Two Chicago public schools — both extremely selective — can newly boast that they are “Blue Ribbon” schools, an accolade awarded annually by the U.S. Education Department.

Gwendolyn Brooks College Preparatory Academy High School on the South Side and Thomas A. Edison Regional Gifted Center Elementary School on the North Side received the honor, which does not bring any financial rewards but is considered a feather in the cap for schools that earn it.

To be considered for National Blue Ribbon School status, schools must have test scores in the top 15 percent in their state, or must show extraordinary progress in narrowing the gap in scores between ethnic groups. Of the 349 schools nationally that were selected this year, 24 are in Illinois.

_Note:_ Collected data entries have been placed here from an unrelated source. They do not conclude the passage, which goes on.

<file path="src/rtl/sram_arbiter_pkg.sv">
// Shared constants and encodings for the SRAM arbiter and its half-word sequencer.
package sram_arbiter_pkg;

  localparam int unsigned WORD_WIDTH_DEFAULT      = 32;
  localparam int unsigned SRAM_DATA_WIDTH_DEFAULT = 16;
  localparam int unsigned SRAM_ADDR_WIDTH_DEFAULT = 18;
  localparam int unsigned WAIT_CYCLES_DEFAULT     = 1;

  // Transaction state: one word is an LO half-word phase followed by an HI phase.
  typedef enum logic [1:0] {
    StIdle = 2'd0,
    StLo   = 2'd1,
    StHi   = 2'd2,
    StDone = 2'd3
  } state_e;

  typedef enum logic {
    OwnIf  = 1'b0,
    OwnMem = 1'b1
  } owner_e;

  // Phase counter width; at least one bit even when WAIT_CYCLES is zero.
  function automatic int unsigned cnt_width(input int unsigned wait_cycles);
    return (wait_cycles > 0) ? $clog2(wait_cycles + 1) : 1;
  endfunction

endpackage

</file>
<file path="src/rtl/sram_halfword_seq.sv">
// Half-word phase sequencer: times each LO/HI phase, drives the SRAM pins and
// captures read data. The owning FSM state is supplied by sram_arbiter.
module sram_halfword_seq
  import sram_arbiter_pkg::*;
#(
  parameter int unsigned SRAM_DATA_WIDTH = SRAM_DATA_WIDTH_DEFAULT,
  parameter int unsigned SRAM_ADDR_WIDTH = SRAM_ADDR_WIDTH_DEFAULT,
  parameter int unsigned WAIT_CYCLES     = WAIT_CYCLES_DEFAULT
) (
  input  logic                         clk,
  input  logic                         rst,
  input  state_e                       state,
  input  logic                         op_write,
  input  logic [SRAM_ADDR_WIDTH-2:0]   word_addr,
  input  logic [2*SRAM_DATA_WIDTH-1:0] wdata,
  output logic                         phase_done,
  output logic [2*SRAM_DATA_WIDTH-1:0] rdata_word,
  output logic [SRAM_ADDR_WIDTH-1:0]   sram_addr,
  output logic [SRAM_DATA_WIDTH-1:0]   sram_dq_out,
  output logic                         sram_dq_oe,
  input  logic [SRAM_DATA_WIDTH-1:0]   sram_dq_in,
  output logic                         sram_we_n,
  output logic                         sram_oe_n
);

  localparam int unsigned CntWidth = cnt_width(WAIT_CYCLES);

  logic [CntWidth-1:0]        cnt_q, cnt_d;
  logic [SRAM_DATA_WIDTH-1:0] lo_q, lo_d;
  logic                       in_phase;
  logic                       is_hi;

  assign in_phase   = (state == StLo) || (state == StHi);
  assign is_hi      = (state == StHi);
  assign phase_done = in_phase && (cnt_q == CntWidth'(WAIT_CYCLES));

  // HI half is taken straight from the bus so the full word is ready on the last HI cycle.
  assign rdata_word = {sram_dq_in, lo_q};

  // Phase counter and LO capture next-state; counter restarts at every phase entry.
  always_comb begin
    cnt_d = '0;
    lo_d  = lo_q;
    if (in_phase && !phase_done) begin
      cnt_d = cnt_q + CntWidth'(1);
    end
    if ((state == StLo) && phase_done && !op_write) begin
      lo_d = sram_dq_in;
    end
  end

  // Counter and LO half-word registers with synchronous active-low reset.
  always_ff @(posedge clk) begin
    if (!rst) begin
      cnt_q <= '0;
      lo_q  <= '0;
    end else begin
      cnt_q <= cnt_d;
      lo_q  <= lo_d;
    end
  end

  // SRAM pin drive; idle values outside LO/HI.
  always_comb begin
    sram_addr   = '0;
    sram_dq_out = '0;
    sram_dq_oe  = 1'b0;
    sram_we_n   = 1'b1;
    sram_oe_n   = 1'b1;
    if (in_phase) begin
      sram_addr = {word_addr, is_hi};
      if (op_write) begin
        sram_dq_oe  = 1'b1;
        sram_we_n   = 1'b0;
        sram_dq_out = is_hi ? wdata[2*SRAM_DATA_WIDTH-1:SRAM_DATA_WIDTH]
                            : wdata[SRAM_DATA_WIDTH-1:0];
      end else begin
        sram_oe_n = 1'b0;
      end
    end
  end

endmodule

</file>
<file path="src/rtl/sram_arbiter.sv">
// Shares one 16-bit SRAM between instruction fetch and MEM-stage data accesses.
// MEM has fixed priority; each word is moved as two half-word phases.
module sram_arbiter
  import sram_arbiter_pkg::*;
#(
  parameter int unsigned WORD_WIDTH      = WORD_WIDTH_DEFAULT,
  parameter int unsigned SRAM_DATA_WIDTH = SRAM_DATA_WIDTH_DEFAULT,
  parameter int unsigned SRAM_ADDR_WIDTH = SRAM_ADDR_WIDTH_DEFAULT,
  parameter int unsigned WAIT_CYCLES     = WAIT_CYCLES_DEFAULT
) (
  input  logic                       clk,
  input  logic                       rst,
  input  logic                       if_req,
  input  logic [WORD_WIDTH-1:0]      if_addr,
  output logic [WORD_WIDTH-1:0]      if_rdata,
  output logic                       if_ready,
  output logic                       if_stall,
  input  logic                       mem_rd_en,
  input  logic                       mem_wr_en,
  input  logic [WORD_WIDTH-1:0]      mem_addr,
  input  logic [WORD_WIDTH-1:0]      mem_wdata,
  output logic [WORD_WIDTH-1:0]      mem_rdata,
  output logic                       mem_ready,
  output logic                       mem_stall,
  output logic [SRAM_ADDR_WIDTH-1:0] sram_addr,
  output logic [SRAM_DATA_WIDTH-1:0] sram_dq_out,
  output logic                       sram_dq_oe,
  input  logic [SRAM_DATA_WIDTH-1:0] sram_dq_in,
  output logic                       sram_we_n,
  output logic                       sram_oe_n
);

  state_e                      state_q, state_d;
  owner_e                      owner_q, owner_d;
  logic                        write_q, write_d;
  logic [SRAM_ADDR_WIDTH-2:0]  word_addr_q, word_addr_d;
  logic [WORD_WIDTH-1:0]       wdata_q, wdata_d;
  logic [WORD_WIDTH-1:0]       if_rdata_q, if_rdata_d;
  logic [WORD_WIDTH-1:0]       mem_rdata_q, mem_rdata_d;
  logic                        mem_req;
  logic                        phase_done;
  logic [WORD_WIDTH-1:0]       rdata_word;

  // Byte offset and bits above the SRAM range are deliberately ignored.
  logic unused_addr_bits;
  assign unused_addr_bits = ^{if_addr[WORD_WIDTH-1:SRAM_ADDR_WIDTH+1], if_addr[1:0],
                              mem_addr[WORD_WIDTH-1:SRAM_ADDR_WIDTH+1], mem_addr[1:0]};

  assign mem_req = mem_rd_en | mem_wr_en;

  // Arbitration FSM next-state, grant latching and read-data update.
  always_comb begin
    state_d     = state_q;
    owner_d     = owner_q;
    write_d     = write_q;
    word_addr_d = word_addr_q;
    wdata_d     = wdata_q;
    if_rdata_d  = if_rdata_q;
    mem_rdata_d = mem_rdata_q;
    unique case (state_q)
      StIdle: begin
        if (mem_req) begin
          owner_d     = OwnMem;
          write_d     = mem_wr_en;  // rd+wr together is illegal; write wins
          word_addr_d = mem_addr[SRAM_ADDR_WIDTH:2];
          wdata_d     = mem_wdata;
          state_d     = StLo;
        end else if (if_req) begin
          owner_d     = OwnIf;
          write_d     = 1'b0;
          word_addr_d = if_addr[SRAM_ADDR_WIDTH:2];
          wdata_d     = '0;
          state_d     = StLo;
        end
      end
      StLo: begin
        if (phase_done) begin
          state_d = StHi;
        end
      end
      StHi: begin
        if (phase_done) begin
          state_d = StDone;
          if (!write_q) begin
            if (owner_q == OwnIf) begin
              if_rdata_d = rdata_word;
            end else begin
              mem_rdata_d = rdata_word;
            end
          end
        end
      end
      StDone: begin
        state_d = StIdle;
      end
      default: begin
        state_d = StIdle;
      end
    endcase
  end

  // Arbiter state and per-owner read data registers.
  always_ff @(posedge clk) begin
    if (!rst) begin
      state_q     <= StIdle;
      owner_q     <= OwnIf;
      write_q     <= 1'b0;
      word_addr_q <= '0;
      wdata_q     <= '0;
      if_rdata_q  <= '0;
      mem_rdata_q <= '0;
    end else begin
      state_q     <= state_d;
      owner_q     <= owner_d;
      write_q     <= write_d;
      word_addr_q <= word_addr_d;
      wdata_q     <= wdata_d;
      if_rdata_q  <= if_rdata_d;
      mem_rdata_q <= mem_rdata_d;
    end
  end

  // Ready pulses and stalls are combinational so the pipeline sees them in the same cycle.
  always_comb begin
    if_ready  = (state_q == StDone) && (owner_q == OwnIf);
    mem_ready = (state_q == StDone) && (owner_q == OwnMem);
    if_stall  = if_req & ~if_ready;
    mem_stall = mem_req & ~mem_ready;
    if_rdata  = if_rdata_q;
    mem_rdata = mem_rdata_q;
  end

  sram_halfword_seq #(
    .SRAM_DATA_WIDTH (SRAM_DATA_WIDTH),
    .SRAM_ADDR_WIDTH (SRAM_ADDR_WIDTH),
    .WAIT_CYCLES     (WAIT_CYCLES)
  ) u_seq (
    .clk         (clk),
    .rst         (rst),
    .state       (state_q),
    .op_write    (write_q),
    .word_addr   (word_addr_q),
    .wdata       (wdata_q),
    .phase_done  (phase_done),
    .rdata_word  (rdata_word),
    .sram_addr   (sram_addr),
    .sram_dq_out (sram_dq_out),
    .sram_dq_oe  (sram_dq_oe),
    .sram_dq_in  (sram_dq_in),
    .sram_we_n   (sram_we_n),
    .sram_oe_n   (sram_oe_n)
  );

endmodule

</file>
<file path="config.mk">
export PLATFORM = sky130hd
export DESIGN_NAME = sram_arbiter
export DESIGN_NICKNAME = d
export VERILOG_FILES = /design/src/rtl/sram_arbiter_pkg.sv /design/src/rtl/sram_halfword_seq.sv /design/src/rtl/sram_arbiter.sv
export SDC_FILE = /design/constraint.sdc
export NUM_CORES = 1
export LEC_CHECK = 0
export CAP_MARGIN = 20
export CORE_MARGIN = 5
export CORE_UTILIZATION = 55
export DETAILED_ROUTE_END_ITERATION = 10
export DONT_BUFFER_PORTS = 1
export GPL_TIMING_DRIVEN = 0
export PLACE_DENSITY = 0.81
export SLEW_MARGIN = 20
export SYNTH_ARGS = -nofsm -noshare
export SYNTH_HDL_FRONTEND = slang
export SYNTH_SLANG_ARGS = --single-unit
export TNS_END_PERCENT = 1
</file>
<file path="constraint.sdc">
create_clock -name clk -period 1.8 [get_ports clk]
set_input_delay 0.54 -clock clk [delete_from_list [all_inputs] [get_ports clk]]
set_output_delay 0.54 -clock clk [all_outputs]
set_load 0.005 [all_outputs]
</file>
==> results.ini, run 1 <==
[outcome]
status = finished, violations left
violations = negative setup slack

[setup_path]
r2r-end = u_seq.lo_q[11]$_SDFFE_PN0P_
cp_data_arrival_time_ns = 1.69
reg2reg_from = state_q[1]$_SDFFE_PN0P_
cp_cell_sequence = inv_4 -> ha_4 -> clkbuf_16 -> clkbuf_16 -> and2_4
endpoint_kind = output pin
critical_path_class = reg -> out
timing.critical_path.buf_inv = 3
crit_fanout = 5
cpPeakStageDelay_ns = 0.39
cpMaxStageDelayCell = dfxtp_4
cp_top_family = flip-flops
r2r_slack_ns = 0.01
cpMostUsedCell = clkbuf_16
path_depth = 5
start_kind = flop
cp_data_required_time_ns = 1.26
r2r_cells = 7

[route]
drt-pass1-iter-count = 5
ant_nets = 0
dr.first_iter.drc_count = 314
wl_per_cell_um = 19.54
via_count = 4911
viasPerCell = 5.881
drc_errors = 0
wl_um = 16320

[floorplanning]
io_pins = 222
die_h_um = 109.5
start_util_pct = 55.98
die_area_um2 = 11990
chipWidth_um = 109.5
fp.coreArea_um2 = 9729
std_cell_rows = 36

[global_routing]
antenna_found_initial = 0
grt_overflow = 0
grt_max_degree = 17
grt_pass1_wl_um = 25190
grt_pass1_vias = 4886
track_usage_pct = 26.96

[sta]
setup_ws_ns = -0.4331
period_minus_slack_ns = 2.233
fin_skew_ns = 0.01057
tightest_slew_ns = 0.7078
rsz0062_at_grt = yes
finalMaxSlewViolations = 0
hold_viol_final = 0
post-route-period-util_pct = 124.1
setup_tns_ns = -14.73
relSlewSlack_pct = 52.81
setup_viol = 40
timing.fmax_mhz = 447.8

[finish]
n_antenna_cell = 0
num-nets-final = 812
drive_gt1_share_pct = 18.80
syn_to_final_growth_pct = 23.71
final_core_util_pct = 69.25

[synthesis]
seq_area_frac_synth_pct = 49.25
synthesis.nets = 781
synth_cells = 658
ys_top_cells_by_area = dfxtp_1 49%, nand2_1 8.2%, a21oi_1 7.5%
yosysWarnings = 0
ys_ff_latch = 134
netlist.area_leader.share_pct = 49.25
synth_cell_type_count = 31
synth-edff-count = 0
synth_flop_cell = dfxtp_1
avgSynthCellArea_um2 = 8.277
synth_area_um2 = 5446
yosysTopAreaCell = dfxtp_1
synthArstFlopShare_pct = 0

[worst_hold_path]
holdCritStartpoint = sram_dq_in[1]
hold_path_depth = 2
min_to = mem_rdata[17]$_SDFFE_PN0P_
holdCritPathClass = in -> reg

[clock_network]
clkSinkCount = 134
clkTransAtPathRegs_ns = 0.07
insertion_delay_ns = 0.51
holdBufCountCts = 0
clock_path_buffers = 2
cts_tree = yes
numCtsBuffers = 17
root_buffer = clkbuf_8
htree_levels = 4

[power]
powerDensity_nw_per_um2 = 1654
irDropWorstVdd_mv = 1.016
p_leak_nw = 2.379

[place]
port_buffers = 0
gp_congestion = 0.8193
hpwl_um = 11510
pre_cts_slack_ns = -0.2034

[run]
maxCapViolCount = 0

## cells by family (layout without fill, tap and decap cells)
| group | after synthesis | count (layout) | share of synthesized area, % |
|---|---|---|---|
| AND/OR/NAND/NOR | 250 | 250 | 19.69 |
| buffers and inverters | 64 | 108 | 5.950 |
| flip-flops | 134 | 134 | 49.25 |
| AO/OA/AOI/OAI | 186 | 186 | 20.42 |
| multiplexers | 18 | 18 | 3.308 |
| adder cells (fa/ha/maj) | 6 | 6 | 1.378 |
## metrics by stage
| step | hold WS (ns) | total power [mW] | area [um^2] | cells |
|---|---|---|---|---|
| after floorplan | 0.4453 | 5.732 | 5478 | 658 |
| after global placement | 0.4660 | 6.246 | 5644 | 791 |
| after detailed placement | 0.4701 | 6.385 | 5644 | 791 |
| after CTS | 0.1446 | 10.77 | 6588 | 830 |
| after global routing | 0.1436 | 11.69 | 6738 | 835 |
| final | 0.1580 | 11.14 | 6738 | 835 |
## repair_timing
action,4_1_cts,5_1_grt
cloned,2,1
setup buffers,5,5
pin swaps,1,3
resized for setup,62,26
setup endpoints to repair,53,99
## how the worst max path moves through the flow
| stage | from | endpoint |
|---|---|---|
| global placement | state_q[0]$_SDFFE_PN0P_ | sram_dq_out[6] |
| floorplan | state_q[0]$_SDFFE_PN0P_ | sram_addr[10] |
| CTS | state_q[1]$_SDFFE_PN0P_ | sram_addr[12] |
| finish | state_q[1]$_SDFFE_PN0P_ | sram_addr[13] |
| global route | state_q[1]$_SDFFE_PN0P_ | sram_addr[13] |
| detailed placement | state_q[0]$_SDFFE_PN0P_ | sram_dq_out[12] |
## Yosys cell counts (3+ instances only)
| cell | n |
|---|---|
| nand3_1 | 32 |
| a311oi_1 | 17 |
| nor2b_1 | 3 |
| mux2i_1 | 18 |
| buf_2 | 17 |
| nor2_1 | 67 |
| o21ai_0 | 50 |
| clkbuf_1 | 31 |
| and2_1 | 18 |
| a22oi_1 | 32 |
| ha_1 | 6 |
| dfxtp_1 | 134 |
| nand2_1 | 119 |
| buf_6 | 7 |
| a21oi_1 | 82 |
| inv_1 | 4 |
## report_power, final
part	total, mW	switching (mW)	internal (mW)
registers	3.63	0.292	3.34
logic	3.93	2.04	1.89
clock network	3.58	1.39	2.19
total	11.1	3.72	7.42
## cell type report
cell class	count	area [um^2]
fillers	796	2992
inverters	5	23.77
well taps	133	166.4
plain buffers	58	419.2
clock inverters	14	187.7
multi-input cells	460	2659
flip-flops and latches	134	2688
repair buffers	13	166.4
clock buffers	18	427.9
## per-layer routing
layer,vias to the layer above,wire length [um],track usage (%)
li1,2326,-,-
met1,2335,6077,31.59
met2,218,8065,45.12
met3,32,1786,9.924
met4,0,387,9.973
met5,-,0,0
## cell usage in the layout (no fill, tap or decap), types with 3 or more instances in the layout
cell type,Yosys,layout
clkbuf_1,31,23
a22oi_1,32,32
dfxtp_1,134,132
mux2i_1,18,11
nand2_1,119,117
clkinvlp_4,0,3
bufinv_16,0,3
clkbuf_16,0,20
and2_4,0,18
buf_12,0,5
mux2i_2,0,5
o21ai_0,50,50
nand3_1,32,32
buf_6,7,7
clkbuf_2,2,5
inv_6,0,4
clkbuf_8,0,4
a311oi_1,17,17
a21oi_1,82,82
ha_4,0,3
nor2_4,0,3
buf_2,17,11
nor2_1,67,58
buf_4,2,13
nor2_2,1,7
## state kept, by name, indices dropped and copies added, names as in the netlist
register and flops:
if_rdata 32, mem_rdata 32, owner_q 1, state_q 2, u_seq.cnt_q 1, u_seq.lo_q 16
wdata_q 32, word_addr_q 17, write_q 1
Power figures use the tool's default switching activity.
==> run 2, diff against run 1 <==
--- a/config.mk
+++ b/config.mk
@@ -11,7 +11,9 @@
 export DETAILED_ROUTE_END_ITERATION = 10
 export DONT_BUFFER_PORTS = 1
 export GPL_TIMING_DRIVEN = 0
-export PLACE_DENSITY = 0.81
+export HOLD_SLACK_MARGIN = 0.02
+export PLACE_DENSITY = 0.78
+export REMOVE_ABC_BUFFERS = 1
 export SLEW_MARGIN = 20
 export SYNTH_ARGS = -nofsm -noshare
 export SYNTH_HDL_FRONTEND = slang
==> constraint.sdc (replaced) <==
create_clock -name clk -period 2.1 [get_ports clk]
set_input_delay 0.63 -clock clk [delete_from_list [all_inputs] [get_ports clk]]
set_output_delay 0.63 -clock clk [all_outputs]
set_load 0.005 [all_outputs]
==> run 2 against run 1 <==
  * The run still ends with negative setup slack left
  * Sequential share of layout area grew 3.3 points
  * Flip-flop and latch count unchanged
  * Cell count decreased by 7.1%
==> results.ini, run 2 (synthesized netlist as in run 1, its figures left out) <==
[clock_network]
numCtsBuffers = 17  ; unchanged
clkSinkCount = 134  ; unchanged
holdBufCountCts = 0  ; unchanged
insertion_delay_ns = 0.51  ; about the same
root_buffer = clkbuf_8
clkTransAtPathRegs_ns = 0.06  ; about the same
cts_tree = yes
htree_levels = 4  ; unchanged
clock_path_buffers = 2  ; unchanged

[setup_path]
timing.critical_path.buf_inv = 2  ; -1
cp_top_family = flip-flops
r2r_cells = 8  ; +1
cp_data_arrival_time_ns = 1.66  ; -0.03 ns
endpoint_kind = output pin
crit_fanout = 8  ; +3
path_depth = 5  ; unchanged
cpMaxStageDelayCell = dfxtp_4
cpPeakStageDelay_ns = 0.35  ; -0.04 ns
start_kind = flop
cp_data_required_time_ns = 1.47  ; +0.21 ns
critical_path_class = reg -> out
cp_cell_sequence = inv_4 -> ha_4 -> buf_12 -> mux2i_4 -> nor2_2

[worst_hold_path]
hold_path_depth = 2  ; unchanged
holdCritPathClass = in -> reg

[sta]
setup_viol = 50  ; +25%
whs_ns = 0.2483  ; +0.09034 ns
finalMaxSlewViolations = 0  ; unchanged
relSlewSlack_pct = 39.89  ; -13 points
fin_skew_ns = 0.007062  ; -0.003503 ns
tightest_slew_ns = 0.8968  ; +0.1890 ns
setup_ws_ns = -0.1850  ; +0.2481 ns
timing.fmax_mhz = 437.6
hold_viol_final = 0  ; unchanged
period_minus_slack_ns = 2.285
rsz0062_at_grt = yes
post-route-period-util_pct = 108.8

[finish]
syn_to_final_growth_pct = 14.38
n_antenna_cell = 0  ; unchanged
num-fill-cells = 836  ; +5.0%
drive_gt1_share_pct = 12.91  ; -5.9 points
final_core_util_pct = 64.03  ; -5.2 points
mostFrequentLayoutCells = 132 x dfxtp_1, 118 x nand2_1, 82 x a21oi_1
num-nets-final = 754  ; -7.1%
layout_commonest_cell = dfxtp_1

[route]
via_count = 4551  ; -7.3%
dr.first_iter.drc_count = 258  ; -18%
drc_errors = 0  ; unchanged
drt-pass1-iter-count = 5  ; unchanged
wl_um = 14130  ; -13%
ant_nets = 0  ; unchanged
wl_per_cell_um = 18.20  ; -6.8%
viasPerCell = 5.865  ; -0.28%

[run]
maxCapViolCount = 0  ; unchanged

[global_routing]
grt_max_degree = 77  ; +60
antenna_found_initial = 0  ; unchanged
grt_pass1_vias = 4538  ; -7.1%
grt_pass1_wl_um = 22230  ; -12%
grt_overflow = 0  ; unchanged
track_usage_pct = 23.59  ; -3.4 points

[floorplanning]
fp.coreArea_um2 = 9729  ; unchanged
die_h_um = 109.5  ; unchanged
std_cell_rows = 36  ; unchanged
die_area_um2 = 11990  ; unchanged
io_pins = 222  ; unchanged
chipWidth_um = 109.5  ; unchanged
start_util_pct = 55.98  ; unchanged

[power]
irDropWorstVdd_mv = 0.7682  ; -24%
p_leak_nw = 2.109  ; -11%
powerDensity_nw_per_um2 = 1367  ; -17%

[place]
gp_congestion = 0.7142  ; -13%
pre_cts_slack_ns = -0.7665  ; -0.5631 ns
port_buffers = 0  ; unchanged
hpwl_um = 9077  ; -21%

[outcome]
status = finished, violations left
violations = negative setup slack

## run 2: cell type report
type / instances / area (um^2) / area share (%)
flip-flops and latches: 134 / 2690 / 43.18
multi-input cells: 460 / 2562 / 41.13
clock buffers: 19 / 441.7 / 7.090
repair buffers: 13 / 187.7 / 3.013
well taps: 133 / 166.4 / 2.671
clock inverters: 12 / 152.6 / 2.450
inverters: 5 / 28.78 / 0.4619
## run 2: worst paths after layout
check / endpoint / slack (ns) / start
max: sram_dq_out[4] / -0.19 / state_q[0]$_SDFFE_PN0P_
min: mem_rdata[26]$_SDFFE_PN0P_ / 0.25 / sram_dq_in[10]
max reg2reg: if_rdata[3]$_SDFFE_PN0P_ / -0.05 / state_q[0]$_SDFFE_PN0P_
min reg2reg: mem_rdata[4]$_SDFFE_PN0P_ / 0.47 / u_seq.lo_q[4]$_SDFFE_PN0P_
## run 2: stage by stage
stage | total power, mW | setup TNS, ns | instances | cell area (um^2)
finish | 8.517 | -4.768 | 776 | 6230
detailed placement | 5.210 | -41.09 | 738 | 5430
CTS | 8.496 | -5.568 | 775 | 6186
global placement | 4.955 | -266.60 | 732 | 5308
global route | 8.965 | -10.88 | 776 | 6230
floorplan | 4.507 | -116.37 | 599 | 5141
## run 2: timing repair
item	CTS	global route
setup endpoints to repair	108	72
pin swaps	27	4
resized for setup	38	10
buffers inserted	6	1
## run 2: where the power goes
group          internal, mW  switching (mW)  total [mW]  leakage, nW
registers              2.86           0.221        3.09         1.09
clock network          1.86            1.09        2.95        0.282
logic                 0.968            1.52        2.48        0.735
total                  5.69            2.82        8.52         2.11
## run 2: layer usage
| metal | track usage [%] | routed length, um | up-vias |
|---|---|---|---|
| met5 | 0 | 0 | - |
| met1 | 25.96 | 5208 | 2111 |
| li1 | - | - | 2208 |
| met2 | 41.37 | 7080 | 215 |
| met3 | 9.689 | 1656 | 17 |
| met4 | 7.302 | 181 | 0 |
==> run 3, diff against run 2 <==
--- a/config.mk
+++ b/config.mk
@@ -6,6 +6,7 @@
 export NUM_CORES = 1
 export LEC_CHECK = 0
 export CAP_MARGIN = 20
+export CORE_ASPECT_RATIO = 1.1
 export CORE_MARGIN = 5
 export CORE_UTILIZATION = 55
 export DETAILED_ROUTE_END_ITERATION = 10
==> run 3 against run 2 <==
  * The run still ends with negative setup slack left
  * Clock skew decreased by 0.0016 ns
  * Sequential share of layout area is 0.11 points lower
  * Maximum frequency decreased by 0.16%
  * Critical endpoint is now sram_dq_out[14]
  * Largest power group is now clock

City and district officials touted the honor first in a statement and then at a press conference this afternoon at Brooks. “This national recognition is a testament to teachers, students, principals and parents who worked hard, raised the bar for academic success, and made Chicago proud,” Mayor Rahm Emanuel said in the statement.

But the award says perhaps as much about who attends the schools as it does about the work that happens inside them. Both Brooks and Edison are among the most elite schools in Chicago, enrolling students who have already posted high scores on standardized tests.

To get into Edison, located in Albany Park, children must score high on an admissions exam. Like most gifted schools, it’s also far whiter and more affluent than the city as a whole: Just 12 percent of students are black or Hispanic, according to the city’s data, and just 6 percent qualify for subsidized meals because of their families’ income.

At Brooks, almost all students are black or Hispanic, and two-thirds are from low-income families. The school is one of 11 high schools that admit students based on a combination of grades and test scores. Since 2009, all five of the selective-enrollment schools with students higher scoring, on average, than Brooks’s have also been named Blue Ribbon schools.

Among the state’s other winners were two Chicago Catholic schools. Schools that have done an especially good job narrowing test-score gaps between students of different races and backgrounds can also win, but no school in Illinois was recognized for doing that this year.